→ WHAT IS REQUIRED: Where a line of the records contains the word "primary", show that line.

(Excerpts from a dataset)
------------

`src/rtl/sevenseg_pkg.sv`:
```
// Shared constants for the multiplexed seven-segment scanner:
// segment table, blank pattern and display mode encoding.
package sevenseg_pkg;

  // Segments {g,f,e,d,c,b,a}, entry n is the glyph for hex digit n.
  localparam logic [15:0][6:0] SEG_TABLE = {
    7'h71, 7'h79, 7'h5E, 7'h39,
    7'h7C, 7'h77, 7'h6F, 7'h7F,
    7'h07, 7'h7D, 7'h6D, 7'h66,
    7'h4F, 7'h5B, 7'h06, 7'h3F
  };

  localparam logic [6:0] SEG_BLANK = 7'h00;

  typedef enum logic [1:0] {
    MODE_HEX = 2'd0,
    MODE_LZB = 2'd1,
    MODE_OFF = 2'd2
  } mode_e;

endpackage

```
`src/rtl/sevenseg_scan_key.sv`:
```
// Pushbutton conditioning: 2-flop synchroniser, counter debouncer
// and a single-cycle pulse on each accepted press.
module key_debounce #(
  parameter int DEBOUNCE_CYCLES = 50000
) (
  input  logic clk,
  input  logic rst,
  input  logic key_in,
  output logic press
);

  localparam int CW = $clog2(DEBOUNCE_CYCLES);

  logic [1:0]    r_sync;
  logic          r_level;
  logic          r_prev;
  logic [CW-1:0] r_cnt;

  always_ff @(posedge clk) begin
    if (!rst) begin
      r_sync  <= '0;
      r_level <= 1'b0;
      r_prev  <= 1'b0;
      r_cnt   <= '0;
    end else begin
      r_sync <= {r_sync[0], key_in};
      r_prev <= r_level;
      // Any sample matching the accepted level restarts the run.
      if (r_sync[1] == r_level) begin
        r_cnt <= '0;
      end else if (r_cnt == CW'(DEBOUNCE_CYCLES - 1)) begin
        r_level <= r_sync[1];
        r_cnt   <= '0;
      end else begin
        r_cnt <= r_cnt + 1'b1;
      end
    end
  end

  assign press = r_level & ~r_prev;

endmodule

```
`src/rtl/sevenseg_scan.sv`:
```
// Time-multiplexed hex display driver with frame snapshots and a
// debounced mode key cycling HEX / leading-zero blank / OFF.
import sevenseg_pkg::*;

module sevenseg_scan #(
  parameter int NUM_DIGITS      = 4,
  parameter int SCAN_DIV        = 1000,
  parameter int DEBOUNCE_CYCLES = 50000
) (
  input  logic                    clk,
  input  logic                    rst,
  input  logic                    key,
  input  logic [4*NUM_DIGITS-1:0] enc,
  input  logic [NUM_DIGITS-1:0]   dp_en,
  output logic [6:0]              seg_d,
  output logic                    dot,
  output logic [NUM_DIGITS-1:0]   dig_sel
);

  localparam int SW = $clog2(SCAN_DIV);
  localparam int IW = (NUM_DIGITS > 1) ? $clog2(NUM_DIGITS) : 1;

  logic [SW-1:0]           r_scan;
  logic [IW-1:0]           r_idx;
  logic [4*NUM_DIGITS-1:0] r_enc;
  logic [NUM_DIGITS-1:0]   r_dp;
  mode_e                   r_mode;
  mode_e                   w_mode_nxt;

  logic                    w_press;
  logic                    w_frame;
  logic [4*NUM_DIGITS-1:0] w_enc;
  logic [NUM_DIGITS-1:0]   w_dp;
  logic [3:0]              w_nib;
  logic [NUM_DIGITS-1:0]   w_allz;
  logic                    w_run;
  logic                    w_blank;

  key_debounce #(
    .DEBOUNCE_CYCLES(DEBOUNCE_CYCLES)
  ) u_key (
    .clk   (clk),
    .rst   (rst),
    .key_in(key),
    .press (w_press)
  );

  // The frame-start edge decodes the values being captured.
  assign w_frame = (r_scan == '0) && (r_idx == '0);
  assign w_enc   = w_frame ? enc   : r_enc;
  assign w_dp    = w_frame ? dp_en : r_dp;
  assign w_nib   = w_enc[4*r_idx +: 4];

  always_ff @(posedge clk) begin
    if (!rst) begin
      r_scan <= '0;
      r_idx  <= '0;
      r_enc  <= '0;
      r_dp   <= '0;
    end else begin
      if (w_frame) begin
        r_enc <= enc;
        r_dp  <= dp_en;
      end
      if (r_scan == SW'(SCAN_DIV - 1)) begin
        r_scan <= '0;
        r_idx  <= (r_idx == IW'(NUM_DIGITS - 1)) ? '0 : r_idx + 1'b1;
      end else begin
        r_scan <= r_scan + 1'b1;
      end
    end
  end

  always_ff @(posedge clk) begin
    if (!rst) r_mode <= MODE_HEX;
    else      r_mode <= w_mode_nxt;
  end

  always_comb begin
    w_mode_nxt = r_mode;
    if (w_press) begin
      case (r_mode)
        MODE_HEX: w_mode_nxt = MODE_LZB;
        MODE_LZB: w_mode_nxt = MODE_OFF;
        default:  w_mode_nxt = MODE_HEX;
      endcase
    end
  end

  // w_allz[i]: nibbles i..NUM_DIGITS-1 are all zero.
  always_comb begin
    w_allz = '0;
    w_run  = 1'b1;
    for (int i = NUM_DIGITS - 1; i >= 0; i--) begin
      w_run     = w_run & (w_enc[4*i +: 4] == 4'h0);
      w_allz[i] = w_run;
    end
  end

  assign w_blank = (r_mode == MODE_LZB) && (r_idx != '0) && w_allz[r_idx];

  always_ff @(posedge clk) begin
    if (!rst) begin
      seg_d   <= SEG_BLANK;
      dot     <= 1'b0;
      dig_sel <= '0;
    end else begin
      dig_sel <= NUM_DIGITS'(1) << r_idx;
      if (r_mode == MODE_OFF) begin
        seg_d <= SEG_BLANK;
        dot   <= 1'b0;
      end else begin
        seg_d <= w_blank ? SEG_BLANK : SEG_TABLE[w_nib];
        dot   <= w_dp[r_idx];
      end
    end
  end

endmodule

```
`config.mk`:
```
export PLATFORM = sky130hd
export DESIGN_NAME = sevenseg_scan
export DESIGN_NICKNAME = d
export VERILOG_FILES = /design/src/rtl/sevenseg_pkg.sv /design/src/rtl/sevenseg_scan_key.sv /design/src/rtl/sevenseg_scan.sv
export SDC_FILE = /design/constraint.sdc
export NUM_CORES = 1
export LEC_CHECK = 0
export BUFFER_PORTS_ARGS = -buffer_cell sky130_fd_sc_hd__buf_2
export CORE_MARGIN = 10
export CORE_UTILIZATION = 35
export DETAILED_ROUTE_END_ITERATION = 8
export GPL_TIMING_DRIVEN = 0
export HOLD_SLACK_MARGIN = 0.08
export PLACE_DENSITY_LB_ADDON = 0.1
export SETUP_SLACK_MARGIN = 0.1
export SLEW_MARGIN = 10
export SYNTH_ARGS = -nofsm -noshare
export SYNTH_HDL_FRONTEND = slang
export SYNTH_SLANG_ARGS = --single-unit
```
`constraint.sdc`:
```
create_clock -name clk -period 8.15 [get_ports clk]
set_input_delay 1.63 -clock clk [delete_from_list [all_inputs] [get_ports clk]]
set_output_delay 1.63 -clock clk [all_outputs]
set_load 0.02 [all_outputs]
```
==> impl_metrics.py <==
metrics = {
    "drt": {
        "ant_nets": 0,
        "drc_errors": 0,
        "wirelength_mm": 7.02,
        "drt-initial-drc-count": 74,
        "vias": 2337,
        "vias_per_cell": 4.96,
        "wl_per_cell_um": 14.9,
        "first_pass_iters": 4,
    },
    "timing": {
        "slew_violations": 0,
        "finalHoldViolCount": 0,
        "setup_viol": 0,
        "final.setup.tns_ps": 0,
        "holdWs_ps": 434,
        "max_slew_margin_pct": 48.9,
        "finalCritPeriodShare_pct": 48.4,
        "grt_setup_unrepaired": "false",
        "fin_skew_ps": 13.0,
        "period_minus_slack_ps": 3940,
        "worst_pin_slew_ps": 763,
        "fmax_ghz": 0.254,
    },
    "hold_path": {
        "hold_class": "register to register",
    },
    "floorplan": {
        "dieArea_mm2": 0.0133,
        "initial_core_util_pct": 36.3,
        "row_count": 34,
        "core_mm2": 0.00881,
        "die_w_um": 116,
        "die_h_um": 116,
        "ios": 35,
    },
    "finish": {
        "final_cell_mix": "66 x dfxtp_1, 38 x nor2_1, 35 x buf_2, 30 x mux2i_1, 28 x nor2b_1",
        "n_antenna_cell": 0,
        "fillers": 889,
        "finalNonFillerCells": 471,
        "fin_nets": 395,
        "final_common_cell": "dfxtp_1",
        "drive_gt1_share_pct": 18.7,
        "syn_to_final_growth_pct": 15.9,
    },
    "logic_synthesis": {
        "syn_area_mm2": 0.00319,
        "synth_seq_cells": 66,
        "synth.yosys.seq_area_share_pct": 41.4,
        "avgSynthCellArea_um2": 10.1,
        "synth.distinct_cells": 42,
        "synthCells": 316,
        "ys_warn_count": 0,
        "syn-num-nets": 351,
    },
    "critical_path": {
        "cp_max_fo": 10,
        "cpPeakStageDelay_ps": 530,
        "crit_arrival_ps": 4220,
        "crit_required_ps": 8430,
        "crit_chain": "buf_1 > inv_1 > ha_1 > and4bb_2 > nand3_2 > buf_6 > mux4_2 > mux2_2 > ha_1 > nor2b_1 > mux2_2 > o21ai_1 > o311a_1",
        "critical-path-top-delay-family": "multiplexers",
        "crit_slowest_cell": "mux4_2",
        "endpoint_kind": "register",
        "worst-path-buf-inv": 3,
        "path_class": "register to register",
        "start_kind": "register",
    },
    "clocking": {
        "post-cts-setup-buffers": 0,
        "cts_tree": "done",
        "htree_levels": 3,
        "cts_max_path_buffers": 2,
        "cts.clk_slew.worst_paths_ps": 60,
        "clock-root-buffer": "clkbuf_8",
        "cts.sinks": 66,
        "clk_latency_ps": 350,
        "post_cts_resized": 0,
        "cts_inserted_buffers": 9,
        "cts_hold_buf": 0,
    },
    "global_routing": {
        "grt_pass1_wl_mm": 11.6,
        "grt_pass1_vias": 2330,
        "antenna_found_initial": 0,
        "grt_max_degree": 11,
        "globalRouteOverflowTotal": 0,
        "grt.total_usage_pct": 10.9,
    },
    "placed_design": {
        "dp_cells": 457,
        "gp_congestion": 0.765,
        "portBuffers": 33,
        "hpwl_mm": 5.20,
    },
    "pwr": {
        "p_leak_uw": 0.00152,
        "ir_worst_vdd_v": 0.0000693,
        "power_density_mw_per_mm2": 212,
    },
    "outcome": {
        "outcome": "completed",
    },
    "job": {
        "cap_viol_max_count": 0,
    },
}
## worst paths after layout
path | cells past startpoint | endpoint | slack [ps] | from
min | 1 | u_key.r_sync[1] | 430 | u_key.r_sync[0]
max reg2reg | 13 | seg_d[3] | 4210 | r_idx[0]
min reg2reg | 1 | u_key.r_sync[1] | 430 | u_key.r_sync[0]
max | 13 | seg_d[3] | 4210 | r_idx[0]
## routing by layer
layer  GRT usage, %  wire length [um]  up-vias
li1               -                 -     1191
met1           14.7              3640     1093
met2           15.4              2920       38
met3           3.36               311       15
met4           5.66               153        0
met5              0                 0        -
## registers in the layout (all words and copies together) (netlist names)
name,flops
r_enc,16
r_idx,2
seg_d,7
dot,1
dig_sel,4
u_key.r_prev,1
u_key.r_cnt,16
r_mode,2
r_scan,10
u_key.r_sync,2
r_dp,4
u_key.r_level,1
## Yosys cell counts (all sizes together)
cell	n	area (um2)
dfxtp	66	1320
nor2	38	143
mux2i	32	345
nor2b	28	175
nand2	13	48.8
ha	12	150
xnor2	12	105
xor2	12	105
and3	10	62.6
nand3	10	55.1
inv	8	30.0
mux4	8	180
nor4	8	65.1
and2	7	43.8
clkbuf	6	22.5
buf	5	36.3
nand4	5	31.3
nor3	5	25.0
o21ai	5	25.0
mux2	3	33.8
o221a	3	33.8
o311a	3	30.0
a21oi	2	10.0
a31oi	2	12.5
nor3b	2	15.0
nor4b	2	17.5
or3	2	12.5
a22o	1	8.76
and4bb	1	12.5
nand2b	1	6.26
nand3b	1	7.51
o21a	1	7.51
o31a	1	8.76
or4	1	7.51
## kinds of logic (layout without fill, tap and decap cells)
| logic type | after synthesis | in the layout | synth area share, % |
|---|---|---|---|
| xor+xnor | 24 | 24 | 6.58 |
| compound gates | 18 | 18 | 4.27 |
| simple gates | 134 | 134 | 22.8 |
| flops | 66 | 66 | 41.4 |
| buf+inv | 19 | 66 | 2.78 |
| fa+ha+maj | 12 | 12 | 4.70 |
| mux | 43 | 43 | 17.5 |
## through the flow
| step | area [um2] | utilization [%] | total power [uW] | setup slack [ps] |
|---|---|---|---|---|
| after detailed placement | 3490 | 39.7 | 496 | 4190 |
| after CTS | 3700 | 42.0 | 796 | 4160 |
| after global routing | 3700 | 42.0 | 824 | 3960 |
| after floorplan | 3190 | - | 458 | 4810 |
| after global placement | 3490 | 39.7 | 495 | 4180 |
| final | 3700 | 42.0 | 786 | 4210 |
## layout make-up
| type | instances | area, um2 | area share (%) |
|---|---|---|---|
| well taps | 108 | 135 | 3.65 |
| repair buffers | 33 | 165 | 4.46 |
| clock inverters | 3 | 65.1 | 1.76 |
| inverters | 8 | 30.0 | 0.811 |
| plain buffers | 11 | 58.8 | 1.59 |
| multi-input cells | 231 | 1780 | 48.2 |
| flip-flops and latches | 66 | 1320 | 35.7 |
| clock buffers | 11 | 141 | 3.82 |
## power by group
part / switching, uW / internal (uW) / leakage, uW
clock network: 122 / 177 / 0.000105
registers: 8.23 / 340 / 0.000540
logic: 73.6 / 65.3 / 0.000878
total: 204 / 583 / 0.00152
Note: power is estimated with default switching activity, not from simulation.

------------

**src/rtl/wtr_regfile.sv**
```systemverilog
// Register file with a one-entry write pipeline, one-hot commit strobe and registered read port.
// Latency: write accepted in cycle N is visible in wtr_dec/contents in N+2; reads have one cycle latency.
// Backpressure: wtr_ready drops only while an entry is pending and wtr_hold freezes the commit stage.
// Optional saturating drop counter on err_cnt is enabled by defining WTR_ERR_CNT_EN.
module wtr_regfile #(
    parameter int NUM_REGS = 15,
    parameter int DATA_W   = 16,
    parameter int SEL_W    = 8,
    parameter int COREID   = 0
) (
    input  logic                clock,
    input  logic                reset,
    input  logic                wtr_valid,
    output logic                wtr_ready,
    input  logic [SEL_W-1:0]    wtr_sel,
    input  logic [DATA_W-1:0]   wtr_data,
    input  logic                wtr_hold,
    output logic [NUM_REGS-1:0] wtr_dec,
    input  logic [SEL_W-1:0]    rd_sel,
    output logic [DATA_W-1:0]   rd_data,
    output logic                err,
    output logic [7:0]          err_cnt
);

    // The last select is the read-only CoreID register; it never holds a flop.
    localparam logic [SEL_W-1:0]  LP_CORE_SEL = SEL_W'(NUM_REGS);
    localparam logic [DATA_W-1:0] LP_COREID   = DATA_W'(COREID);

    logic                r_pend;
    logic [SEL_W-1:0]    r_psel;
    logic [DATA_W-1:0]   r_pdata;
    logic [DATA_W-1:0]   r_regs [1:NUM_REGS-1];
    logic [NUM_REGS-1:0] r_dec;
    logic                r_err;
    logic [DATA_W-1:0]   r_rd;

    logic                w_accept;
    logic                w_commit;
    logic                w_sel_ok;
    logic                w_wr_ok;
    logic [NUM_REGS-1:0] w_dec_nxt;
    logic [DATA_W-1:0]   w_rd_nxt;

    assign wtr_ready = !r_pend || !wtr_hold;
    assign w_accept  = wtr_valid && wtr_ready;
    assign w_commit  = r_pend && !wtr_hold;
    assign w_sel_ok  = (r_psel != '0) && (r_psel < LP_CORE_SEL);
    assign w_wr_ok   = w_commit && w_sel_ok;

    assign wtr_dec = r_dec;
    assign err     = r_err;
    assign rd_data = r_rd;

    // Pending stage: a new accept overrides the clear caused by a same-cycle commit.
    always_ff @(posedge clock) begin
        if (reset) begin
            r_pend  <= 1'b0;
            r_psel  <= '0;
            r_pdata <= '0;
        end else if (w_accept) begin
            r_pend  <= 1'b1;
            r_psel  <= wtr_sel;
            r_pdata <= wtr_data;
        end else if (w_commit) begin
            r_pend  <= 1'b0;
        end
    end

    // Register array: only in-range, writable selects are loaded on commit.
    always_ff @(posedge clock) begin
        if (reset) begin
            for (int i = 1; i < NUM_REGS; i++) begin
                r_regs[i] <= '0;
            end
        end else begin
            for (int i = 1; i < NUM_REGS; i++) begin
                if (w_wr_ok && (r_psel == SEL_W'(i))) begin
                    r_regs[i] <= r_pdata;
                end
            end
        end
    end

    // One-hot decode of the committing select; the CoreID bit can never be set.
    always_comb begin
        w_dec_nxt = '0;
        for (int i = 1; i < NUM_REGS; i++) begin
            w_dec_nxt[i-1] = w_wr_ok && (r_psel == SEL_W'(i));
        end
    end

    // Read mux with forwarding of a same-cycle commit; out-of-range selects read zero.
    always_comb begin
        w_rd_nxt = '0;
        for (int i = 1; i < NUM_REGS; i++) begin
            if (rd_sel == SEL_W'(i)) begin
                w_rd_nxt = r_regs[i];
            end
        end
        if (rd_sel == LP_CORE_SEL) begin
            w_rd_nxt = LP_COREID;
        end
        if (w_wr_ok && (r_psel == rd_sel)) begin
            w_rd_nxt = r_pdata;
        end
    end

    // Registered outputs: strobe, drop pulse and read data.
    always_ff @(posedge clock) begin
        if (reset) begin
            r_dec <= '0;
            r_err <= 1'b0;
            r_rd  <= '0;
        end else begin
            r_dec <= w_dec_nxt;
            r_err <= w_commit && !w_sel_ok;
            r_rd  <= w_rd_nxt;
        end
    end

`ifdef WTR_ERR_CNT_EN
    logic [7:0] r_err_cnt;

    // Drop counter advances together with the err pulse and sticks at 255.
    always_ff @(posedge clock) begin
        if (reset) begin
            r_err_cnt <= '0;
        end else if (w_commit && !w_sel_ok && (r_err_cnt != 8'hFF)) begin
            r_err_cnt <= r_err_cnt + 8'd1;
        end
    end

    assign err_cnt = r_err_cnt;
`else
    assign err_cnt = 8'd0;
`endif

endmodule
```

------------

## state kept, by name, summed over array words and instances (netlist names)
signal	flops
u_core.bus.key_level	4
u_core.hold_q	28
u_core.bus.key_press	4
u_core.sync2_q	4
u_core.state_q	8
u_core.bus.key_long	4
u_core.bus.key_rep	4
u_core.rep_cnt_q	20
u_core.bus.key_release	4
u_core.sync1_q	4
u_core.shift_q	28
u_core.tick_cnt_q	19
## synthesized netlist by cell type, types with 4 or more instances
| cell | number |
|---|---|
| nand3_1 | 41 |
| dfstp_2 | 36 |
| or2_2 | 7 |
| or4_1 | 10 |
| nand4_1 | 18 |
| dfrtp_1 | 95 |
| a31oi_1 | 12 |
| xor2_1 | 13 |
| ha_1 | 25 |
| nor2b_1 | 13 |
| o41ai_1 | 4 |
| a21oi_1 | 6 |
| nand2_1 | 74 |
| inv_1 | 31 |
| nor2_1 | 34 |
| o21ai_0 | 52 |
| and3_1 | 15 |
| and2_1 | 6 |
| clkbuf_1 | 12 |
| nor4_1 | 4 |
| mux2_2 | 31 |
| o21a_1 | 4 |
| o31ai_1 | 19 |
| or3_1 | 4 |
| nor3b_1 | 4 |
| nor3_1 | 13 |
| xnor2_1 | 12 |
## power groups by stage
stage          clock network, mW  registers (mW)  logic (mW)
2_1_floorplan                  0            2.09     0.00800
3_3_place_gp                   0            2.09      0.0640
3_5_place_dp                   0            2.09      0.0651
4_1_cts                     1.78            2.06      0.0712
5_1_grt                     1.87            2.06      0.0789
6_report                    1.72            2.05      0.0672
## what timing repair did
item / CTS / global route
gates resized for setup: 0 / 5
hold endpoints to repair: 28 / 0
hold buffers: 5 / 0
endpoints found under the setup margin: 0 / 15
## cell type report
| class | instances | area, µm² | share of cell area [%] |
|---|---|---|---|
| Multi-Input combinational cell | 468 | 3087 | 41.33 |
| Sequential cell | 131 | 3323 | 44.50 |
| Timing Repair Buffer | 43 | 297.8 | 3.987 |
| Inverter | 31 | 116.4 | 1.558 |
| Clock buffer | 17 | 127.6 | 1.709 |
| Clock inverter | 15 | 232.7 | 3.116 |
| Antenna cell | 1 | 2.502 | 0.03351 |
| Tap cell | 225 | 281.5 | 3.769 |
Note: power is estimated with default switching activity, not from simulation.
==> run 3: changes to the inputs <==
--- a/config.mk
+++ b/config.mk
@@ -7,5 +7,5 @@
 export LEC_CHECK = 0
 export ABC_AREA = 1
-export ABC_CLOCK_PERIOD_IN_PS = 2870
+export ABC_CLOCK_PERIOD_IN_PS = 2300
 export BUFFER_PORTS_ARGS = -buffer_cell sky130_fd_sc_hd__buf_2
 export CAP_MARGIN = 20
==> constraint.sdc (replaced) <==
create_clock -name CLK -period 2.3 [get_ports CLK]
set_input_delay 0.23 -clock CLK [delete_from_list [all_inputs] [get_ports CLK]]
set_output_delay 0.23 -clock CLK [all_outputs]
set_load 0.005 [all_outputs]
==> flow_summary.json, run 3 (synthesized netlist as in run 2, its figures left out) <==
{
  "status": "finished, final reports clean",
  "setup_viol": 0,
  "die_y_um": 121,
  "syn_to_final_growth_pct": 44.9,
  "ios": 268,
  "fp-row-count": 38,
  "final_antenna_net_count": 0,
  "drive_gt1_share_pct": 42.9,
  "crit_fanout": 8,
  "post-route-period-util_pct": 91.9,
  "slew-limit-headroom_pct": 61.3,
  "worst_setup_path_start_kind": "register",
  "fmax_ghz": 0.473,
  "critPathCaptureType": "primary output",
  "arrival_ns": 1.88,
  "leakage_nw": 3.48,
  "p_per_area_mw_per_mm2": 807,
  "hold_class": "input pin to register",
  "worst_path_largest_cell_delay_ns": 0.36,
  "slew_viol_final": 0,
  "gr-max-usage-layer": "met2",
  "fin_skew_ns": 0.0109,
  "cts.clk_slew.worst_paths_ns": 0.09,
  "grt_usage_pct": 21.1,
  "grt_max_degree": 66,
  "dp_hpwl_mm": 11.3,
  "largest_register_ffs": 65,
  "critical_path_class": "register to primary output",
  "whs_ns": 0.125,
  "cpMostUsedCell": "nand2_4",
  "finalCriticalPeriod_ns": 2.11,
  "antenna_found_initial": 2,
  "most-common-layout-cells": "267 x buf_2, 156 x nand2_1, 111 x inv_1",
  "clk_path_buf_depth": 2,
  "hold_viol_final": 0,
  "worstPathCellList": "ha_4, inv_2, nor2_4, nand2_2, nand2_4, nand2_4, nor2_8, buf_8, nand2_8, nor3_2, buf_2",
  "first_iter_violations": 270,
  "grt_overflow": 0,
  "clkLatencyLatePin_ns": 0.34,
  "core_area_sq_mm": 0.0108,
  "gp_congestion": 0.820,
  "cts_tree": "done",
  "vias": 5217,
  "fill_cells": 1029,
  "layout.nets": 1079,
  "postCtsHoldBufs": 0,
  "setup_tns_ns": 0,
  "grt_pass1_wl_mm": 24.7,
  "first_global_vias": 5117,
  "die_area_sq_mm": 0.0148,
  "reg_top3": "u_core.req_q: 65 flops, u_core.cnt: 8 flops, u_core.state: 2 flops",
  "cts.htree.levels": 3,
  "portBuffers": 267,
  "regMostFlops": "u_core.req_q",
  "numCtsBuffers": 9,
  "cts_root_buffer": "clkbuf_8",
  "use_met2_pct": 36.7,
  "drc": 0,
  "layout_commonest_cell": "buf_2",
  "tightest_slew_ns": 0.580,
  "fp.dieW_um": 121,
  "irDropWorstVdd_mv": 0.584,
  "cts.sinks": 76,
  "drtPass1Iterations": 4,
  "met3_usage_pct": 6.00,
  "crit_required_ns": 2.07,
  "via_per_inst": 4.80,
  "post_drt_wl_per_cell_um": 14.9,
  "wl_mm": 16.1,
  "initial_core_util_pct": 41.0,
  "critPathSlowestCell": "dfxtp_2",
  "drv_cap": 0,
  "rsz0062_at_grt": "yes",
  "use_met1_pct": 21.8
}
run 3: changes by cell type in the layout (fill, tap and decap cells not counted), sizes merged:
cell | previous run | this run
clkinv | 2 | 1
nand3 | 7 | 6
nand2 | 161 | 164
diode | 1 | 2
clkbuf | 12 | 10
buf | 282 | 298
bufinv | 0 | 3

------------

→ OUTPUT OF THE TASK:
  "critPathCaptureType": "primary output",
  "critical_path_class": "register to primary output",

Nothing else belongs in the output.